余所者-よそもの-【 2 】


「俺、謝るとか絶対したくない」

「……何の話?」

「でも今、酔っぱらってるから!」

「え、うん」

「酔っぱらってるから、別に言ってやってもいい!」


私はじっと、酒に赤らんだバンの顔を見た。


「ごめん!!」

「……え?」

「俺、強くなる。いつか絶対、正々堂々と敵を討つ」


それは。
私に怪我をさせたことの話だ。

一応、私もバンくんも謝ったし、話は丸く収まっていた。


けれど、ずっと。
どこかぎくしゃくとしていて、完全に元通りの関係には至っていなかった。


「お前のことは嫌いじゃない。
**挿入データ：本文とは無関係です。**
What follows belongs to an exercise in optimizing a design on an open flow for small area; a production flow would make more cautious choices. The RTL was checked by simulation tests, not by an equivalence proof against the original design.

==> inputs of v5 <==
Design wrsp_bank_top, start of the top module:
module wrsp_bank_top (
  input  logic                      clk_i,
  input  logic                      rst_ni,
  input  wrsp_bank_pkg::id_t        reservation_request_id_i,
  output wrsp_bank_pkg::slot_addr_t new_reserved_address_o,
  input  logic                      reservation_request_ready_i,
  output logic                      reservation_request_valid_o,
  input  wrsp_bank_pkg::msg_t       data_i,
  output wrsp_bank_pkg::msg_t       data_o,
  input  wrsp_bank_pkg::slot_mask_t release_en_i,
  output wrsp_bank_pkg::slot_mask_t address_released_onehot_o,
  input  logic                      in_valid_i,
  output logic                      in_ready_o,
  input  logic                      out_ready_i,
  output logic                      out_valid_o
);
export LEC_CHECK = 0
export CAP_MARGIN = 5
export CORE_MARGIN = 2
export CORE_UTILIZATION = 55
export PLACE_DENSITY = 0.65
export SLEW_MARGIN = 5
create_clock -name core_clock -period 9.0 [get_ports {clk_i}]
standard.sh (not shown) runs the stock make flow with config.mk's settings and CLKGATE_MAP_FILE= SYNTH_SCRIPT=/design/flow/synth_recipe.tcl, a recipe that flattens the netlist after the stock synthesis.
==> flow/flow/run.sh <==
#!/bin/bash
# Layout flow: the standard ORFS flow (standard.sh, standard synthesis
# script) with three changes:
#  - ABC maps the logic with flow/abc.script (choices and area-recovering
#    mapping on the logic as written, without restructuring it), in place
#    of ORFS's delay-driven abc_speed.script (registers are untouched: they
#    are mapped by dfflibmap before ABC runs);
#  - the ports are buffered with buf_1 instead of a delay cell;
#  - the clock tree is built from clkbuf_4/clkbuf_8 in clusters of up to 15
#    sinks, without dummy loads.
# Every tool's output goes to the logs under orfs/logs and to standard.log.
set -uo pipefail
WORK="$PWD"
rm -rf "$WORK/scripts_x"
cp -r "$FLOW_HOME/scripts" "$WORK/scripts_x"
cp "$WORK/flow/abc.script" "$WORK/scripts_x/abc_speed.script"
export SCRIPTS_DIR="$WORK/scripts_x"
export BUFFER_PORTS_ARGS="-buffer_cell sky130_fd_sc_hd__buf_1"
export CTS_ARGS="-sink_clustering_enable -repair_clock_nets -dont_use_dummy_load -buf_list {sky130_fd_sc_hd__clkbuf_4 sky130_fd_sc_hd__clkbuf_8} -sink_clustering_size 15 -sink_clustering_max_diameter 50"
bash standard.sh > "$WORK/standard.log" 2>&1
==> flow/flow/abc.script <==
&get -n
&st
&dch
&nf
&put
==> v17 (differences from v5) <==
==> flow/design.v (replaced) <==
`timescale 1ns/1ps
package wrsp_bank_pkg;
  localparam int MsgWidth = 32;
  localparam int IdWidth = 4;
  localparam int NumIds = 2 ** IdWidth;
  localparam int Capacity = 64;
  localparam int AddrWidth = $clog2(Capacity);
  typedef logic [MsgWidth-1:0] msg_t;
  typedef logic [IdWidth-1:0] id_t;
  typedef logic [AddrWidth-1:0] slot_addr_t;
  typedef logic [Capacity-1:0] slot_mask_t;
  typedef logic [AddrWidth:0] count_t;
endpackage
`timescale 1ns/1ps
module wrsp_slot_allocator (
  input  logic                     clk_i,
  input  logic                     rst_ni,
  input  logic                     take_i,
  output wrsp_bank_pkg::slot_addr_t take_addr_o,
  input  logic                     give_back_i,
  input  wrsp_bank_pkg::slot_addr_t give_back_addr_i,
  output logic                     res_valid_o,
  output wrsp_bank_pkg::slot_mask_t address_released_onehot_o
);
  localparam int Capacity = wrsp_bank_pkg::Capacity;
  wrsp_bank_pkg::slot_mask_t occ_q;
  wrsp_bank_pkg::slot_addr_t free_addr;
  always_comb begin
    free_addr = '0;
    for (int i = Capacity - 1; i >= 0; i--) begin
      if (!occ_q[i]) begin
        free_addr = wrsp_bank_pkg::slot_addr_t'(i);
      end
    end
  end
  assign take_addr_o = free_addr;
  assign res_valid_o = ~&occ_q;
  always_comb begin
    address_released_onehot_o = '0;
    if (give_back_i) begin
      address_released_onehot_o[give_back_addr_i] = 1'b1;
    end
  end
  always_ff @(posedge clk_i or negedge rst_ni) begin
    if (!rst_ni) begin
      occ_q <= '0;
    end else begin
      for (int i = 0; i < Capacity; i++) begin
        if (take_i && free_addr == wrsp_bank_pkg::slot_addr_t'(i)) begin
          occ_q[i] <= 1'b1;
        end else if (address_released_onehot_o[i]) begin
          occ_q[i] <= 1'b0;
        end
      end
    end
  end
endmodule
`timescale 1ns/1ps
module wrsp_list_ctrl (
  input  logic                      clk_i,
  input  logic                      rst_ni,
  input  logic                      res_ready_i,
  input  logic                      res_valid_i,
  input  wrsp_bank_pkg::id_t        res_id_i,
  input  wrsp_bank_pkg::id_t        in_id_i,
  input  logic                      in_valid_i,
  output logic                      in_ready_o,
  input  wrsp_bank_pkg::slot_mask_t release_en_i,
  input  logic                      accept_i,
  output logic                      take_o,
  input  wrsp_bank_pkg::slot_addr_t take_addr_i,
  output logic                      wr_en_o,
  output wrsp_bank_pkg::slot_addr_t wr_addr_o,
  output logic                      rd_en_o,
  output wrsp_bank_pkg::slot_addr_t rd_addr_o,
  output wrsp_bank_pkg::id_t        rd_id_o,
  input  wrsp_bank_pkg::slot_addr_t last_slot_i,
  input  wrsp_bank_pkg::id_t        last_id_i
);
  localparam int NumIds   = wrsp_bank_pkg::NumIds;
  localparam int Capacity = wrsp_bank_pkg::Capacity;
  wrsp_bank_pkg::slot_addr_t head_q [NumIds];
  wrsp_bank_pkg::slot_addr_t fill_q [NumIds];
  wrsp_bank_pkg::slot_addr_t tail_q [NumIds];
  logic [NumIds-1:0]         nonempty_q;
  logic [NumIds-1:0]         unfilled_q;
  logic [NumIds-1:0]         head_filled_q;
  wrsp_bank_pkg::slot_addr_t next_q [Capacity];
  logic                      adv_q;
  wrsp_bank_pkg::slot_addr_t adv_head;
  logic                      adv_empty;
  logic                      adv_fill_ne;
  logic [NumIds-1:0]         adv_here;
  logic [NumIds-1:0]         nonempty;
  logic [NumIds-1:0]         head_filled;
  logic [NumIds-1:0]         eligible;
  wrsp_bank_pkg::id_t        sel_id;
  logic                      sel_valid;
  logic                      take;
  wrsp_bank_pkg::slot_addr_t fill_in;
  wrsp_bank_pkg::slot_addr_t next_fill;
  logic                      fill_last;
  assign take   = res_valid_i && res_ready_i;
  assign take_o = take;
  assign in_ready_o = in_valid_i && unfilled_q[in_id_i];
  assign wr_en_o    = in_ready_o;
  assign fill_in    = fill_q[in_id_i];
  assign wr_addr_o  = fill_in;
  assign next_fill  = next_q[fill_in];
  assign fill_last  = (next_fill == fill_in);
  assign adv_head    = next_q[last_slot_i];
  assign adv_empty   = (adv_head == last_slot_i);
  assign adv_fill_ne = (adv_head != fill_q[last_id_i]);
  for (genvar g = 0; g < NumIds; g++) begin : g_elig
    assign adv_here[g] = adv_q && last_id_i == wrsp_bank_pkg::id_t'(g);
    assign nonempty[g] = nonempty_q[g] && !(adv_here[g] && adv_empty);
    assign head_filled[g] = adv_here[g] ? (!unfilled_q[g] || adv_fill_ne) : head_filled_q[g];
    assign eligible[g] = nonempty[g] && head_filled[g] &&
        (adv_here[g] ? release_en_i[adv_head] : release_en_i[head_q[g]]);
  end
  logic [NumIds-1:0]         first;
  wrsp_bank_pkg::slot_addr_t head_first;
  always_comb begin
    logic seen;
    seen       = 1'b0;
    sel_id     = '0;
    head_first = '0;
    for (int i = 0; i < NumIds; i++) begin
      first[i]   = eligible[i] && !seen;
      seen       = seen || eligible[i];
      sel_id     = sel_id | ({wrsp_bank_pkg::IdWidth{first[i]}} & wrsp_bank_pkg::id_t'(i));
      head_first = head_first | ({wrsp_bank_pkg::AddrWidth{first[i]}} & head_q[i]);
    end
    sel_valid = seen;
  end
  assign rd_en_o   = sel_valid && accept_i;
  assign rd_addr_o = |(first & adv_here) ? adv_head : head_first;
  assign rd_id_o   = sel_id;
  for (genvar s = 0; s < Capacity; s++) begin : g_link
    always_ff @(posedge clk_i) begin
      if (take && ((nonempty_q[res_id_i] && tail_q[res_id_i] == wrsp_bank_pkg::slot_addr_t'(s))
                   || take_addr_i == wrsp_bank_pkg::slot_addr_t'(s))) begin
        next_q[s] <= take_addr_i;
      end
    end
  end
  always_ff @(posedge clk_i or negedge rst_ni) begin
    if (!rst_ni) begin
      adv_q <= 1'b0;
    end else begin
      adv_q <= rd_en_o;
    end
  end
  for (genvar g = 0; g < NumIds; g++) begin : g_id
    logic do_res;
    logic do_fill;
    assign do_res  = take && (res_id_i == wrsp_bank_pkg::id_t'(g));
    assign do_fill = in_ready_o && (in_id_i == wrsp_bank_pkg::id_t'(g));
    always_ff @(posedge clk_i or negedge rst_ni) begin
      if (!rst_ni) begin
        nonempty_q[g] <= 1'b0;
        unfilled_q[g] <= 1'b0;
      end else begin
        nonempty_q[g] <= do_res || nonempty[g];
        unfilled_q[g] <= do_res || (unfilled_q[g] && !(do_fill && fill_last));
      end
    end
    always_ff @(posedge clk_i) begin
      if (do_res) begin
        tail_q[g] <= take_addr_i;
      end
      if (do_res && !nonempty[g]) begin
        head_filled_q[g] <= 1'b0;
      end else if (do_fill) begin
        head_filled_q[g] <= 1'b1;
      end else begin
        head_filled_q[g] <= head_filled[g];
      end
      if (do_res && !nonempty[g]) begin
        head_q[g] <= take_addr_i;
      end else if (adv_here[g]) begin
        head_q[g] <= adv_head;
      end
      if (do_res && (!unfilled_q[g] || (do_fill && fill_last))) begin
        fill_q[g] <= take_addr_i;
      end else if (do_fill) begin
        fill_q[g] <= next_fill;
      end
    end
  end
endmodule
`timescale 1ns/1ps
module wrsp_msg_ram (
  input  logic                      clk_i,
  input  logic                      wr_en_i,
  input  wrsp_bank_pkg::slot_addr_t wr_addr_i,
  input  logic [27:0]               wr_data_i,
  input  wrsp_bank_pkg::slot_addr_t rd_addr_i,
  output logic [27:0]               rd_data_o
);
  localparam int Capacity = wrsp_bank_pkg::Capacity;
  logic [27:0] mem_q [Capacity];
  logic [Capacity-1:0] rd_sel;
  always_ff @(posedge clk_i) begin
    if (wr_en_i) begin
      mem_q[wr_addr_i] <= wr_data_i;
    end
  end
  always_comb begin
    rd_sel = '0;
    rd_sel[rd_addr_i] = 1'b1;
  end
  always_comb begin
    rd_data_o = '0;
    for (int i = 0; i < Capacity; i++) begin
      rd_data_o = rd_data_o | (mem_q[i] & {28{rd_sel[i]}});
    end
  end
endmodule
`timescale 1ns/1ps
module wrsp_out_stage (
  input  logic                      clk_i,
  input  logic                      rst_ni,
  input  logic                      rd_en_i,
  input  wrsp_bank_pkg::slot_addr_t rd_addr_i,
  input  wrsp_bank_pkg::id_t        rd_id_i,
  input  logic                      out_ready_i,
  output logic                      out_valid_o,
  output logic                      accept_o,
  output logic                      taken_o,
  output wrsp_bank_pkg::slot_addr_t slot_o,
  output wrsp_bank_pkg::id_t        id_o
);
  logic valid_q;
  assign out_valid_o = valid_q;
  assign taken_o     = valid_q && out_ready_i;
  assign accept_o    = !valid_q || out_ready_i;
  always_ff @(posedge clk_i or negedge rst_ni) begin
    if (!rst_ni) begin
      valid_q <= 1'b0;
    end else begin
      valid_q <= rd_en_i || (valid_q && !out_ready_i);
    end
  end
  always_ff @(posedge clk_i) begin
    if (rd_en_i) begin
      slot_o <= rd_addr_i;
      id_o   <= rd_id_i;
    end
  end
endmodule
`timescale 1ns/1ps
module wrsp_bank_top (
  input  logic                      clk_i,
  input  logic                      rst_ni,
  input  wrsp_bank_pkg::id_t        reservation_request_id_i,
  output wrsp_bank_pkg::slot_addr_t new_reserved_address_o,
  input  logic                      reservation_request_ready_i,
  output logic                      reservation_request_valid_o,
  input  wrsp_bank_pkg::msg_t       data_i,
  output wrsp_bank_pkg::msg_t       data_o,
  input  wrsp_bank_pkg::slot_mask_t release_en_i,
  output wrsp_bank_pkg::slot_mask_t address_released_onehot_o,
  input  logic                      in_valid_i,
  output logic                      in_ready_o,
  input  logic                      out_ready_i,
  output logic                      out_valid_o
);
  localparam int IdWidth  = wrsp_bank_pkg::IdWidth;
  localparam int MsgWidth = wrsp_bank_pkg::MsgWidth;
  logic                      take;
  wrsp_bank_pkg::slot_addr_t take_addr;
  logic                      give_back;
  wrsp_bank_pkg::slot_addr_t out_slot;
  logic                      wr_en;
  wrsp_bank_pkg::slot_addr_t wr_addr;
  logic                      rd_en;
  wrsp_bank_pkg::slot_addr_t rd_addr;
  wrsp_bank_pkg::id_t        rd_id;
  wrsp_bank_pkg::id_t        out_id;
  logic [MsgWidth-1:IdWidth] out_payload;
  logic accept;
  assign new_reserved_address_o = take_addr;
  wrsp_slot_allocator u_slot_allocator (
    .clk_i                     (clk_i),
    .rst_ni                    (rst_ni),
    .take_i                    (take),
    .take_addr_o               (take_addr),
    .give_back_i               (give_back),
    .give_back_addr_i          (out_slot),
    .res_valid_o               (reservation_request_valid_o),
    .address_released_onehot_o (address_released_onehot_o)
  );
  wrsp_list_ctrl u_list_ctrl (
    .clk_i        (clk_i),
    .rst_ni       (rst_ni),
    .res_ready_i  (reservation_request_ready_i),
    .res_valid_i  (reservation_request_valid_o),
    .res_id_i     (reservation_request_id_i),
    .in_id_i      (data_i[IdWidth-1:0]),
    .in_valid_i   (in_valid_i),
    .in_ready_o   (in_ready_o),
    .release_en_i (release_en_i),
    .accept_i     (accept),
    .take_o       (take),
    .take_addr_i  (take_addr),
    .wr_en_o      (wr_en),
    .wr_addr_o    (wr_addr),
    .rd_en_o      (rd_en),
    .rd_addr_o    (rd_addr),
    .rd_id_o      (rd_id),
    .last_slot_i  (out_slot),
    .last_id_i    (out_id)
  );
  wrsp_msg_ram u_msg_ram (
    .clk_i     (clk_i),
    .wr_en_i   (wr_en),
    .wr_addr_i (wr_addr),
    .wr_data_i (data_i[MsgWidth-1:IdWidth]),
    .rd_addr_i (out_slot),
    .rd_data_o (out_payload)
  );
  wrsp_out_stage u_out_stage (
    .clk_i       (clk_i),
    .rst_ni      (rst_ni),
    .rd_en_i     (rd_en),
    .rd_addr_i   (rd_addr),
    .rd_id_i     (rd_id),
    .out_ready_i (out_ready_i),
    .out_valid_o (out_valid_o),
    .accept_o    (accept),
    .taken_o     (give_back),
    .slot_o      (out_slot),
    .id_o        (out_id)
  );
  assign data_o = {out_payload, out_id};
endmodule
==> flow/flow/run.sh (replaced) <==
#!/bin/bash
# Layout flow: the standard ORFS flow (standard.sh, standard synthesis
# script) with three changes:
#  - ABC maps the logic with flow/abc.script, which recovers area, in place
#    of ORFS's delay-driven abc_speed.script (registers are untouched: they
#    are mapped by dfflibmap before ABC runs);
#  - the ports are buffered with buf_2 instead of a delay cell;
#  - the clock tree is built from clkbuf_4/clkbuf_8 in clusters of up to 15
#    sinks, without dummy loads.
# Every tool's output goes to the logs under orfs/logs and to standard.log.
set -uo pipefail
WORK="$PWD"
rm -rf "$WORK/scripts_x"
cp -r "$FLOW_HOME/scripts" "$WORK/scripts_x"
cp "$WORK/flow/abc.script" "$WORK/scripts_x/abc_speed.script"
export SCRIPTS_DIR="$WORK/scripts_x"
export BUFFER_PORTS_ARGS="-buffer_cell sky130_fd_sc_hd__buf_2"
export CTS_ARGS="-sink_clustering_enable -repair_clock_nets -dont_use_dummy_load -buf_list {sky130_fd_sc_hd__clkbuf_4 sky130_fd_sc_hd__clkbuf_8} -sink_clustering_size 15 -sink_clustering_max_diameter 50"
bash standard.sh > "$WORK/standard.log" 2>&1
==> flow/flow/abc.script (replaced) <==
&get -n
&st
&syn2
&dch
&nf
&put
==> results.cfg <==
[outcome]
status = complete, no violations

[sta]
clock_skew_ns = 0.1280

[yosys]
synth_compound_area_frac = 0.1375
postSynthCellCount = 6917
synth_mux_area_frac = 0.06313

[global_routing]
antenna_found_initial = 26

[detailed_routing]
wl_met3_um = 58970

[cells_and_area]
multi_input_cells = 4242

[pwr]
p_comb_w = 0.0138
the above is filed under v17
出ていけとかも、もう言わない。だから……」

「うん」

「ちゃんと、しろ!」


ぶっきらぼうな言葉だった。

だけど、だからこそ嬉しかった。


今度こそ、本当の仲直りだ。


「バンくん、ありがとう。私、ちゃんとする」


それだけを伝えると。
バンが気まずそうに目を逸らしてトイレに逃げ込もうとしたので、慌てて呼び止めた。


「なんだよ!」

「あの……」

「ああ!?」

「唇に、さっきのキスの口紅がべったりついてるよ」


教えてあげれば、バンは耳まで赤くして、トイレに駆け込んでいった。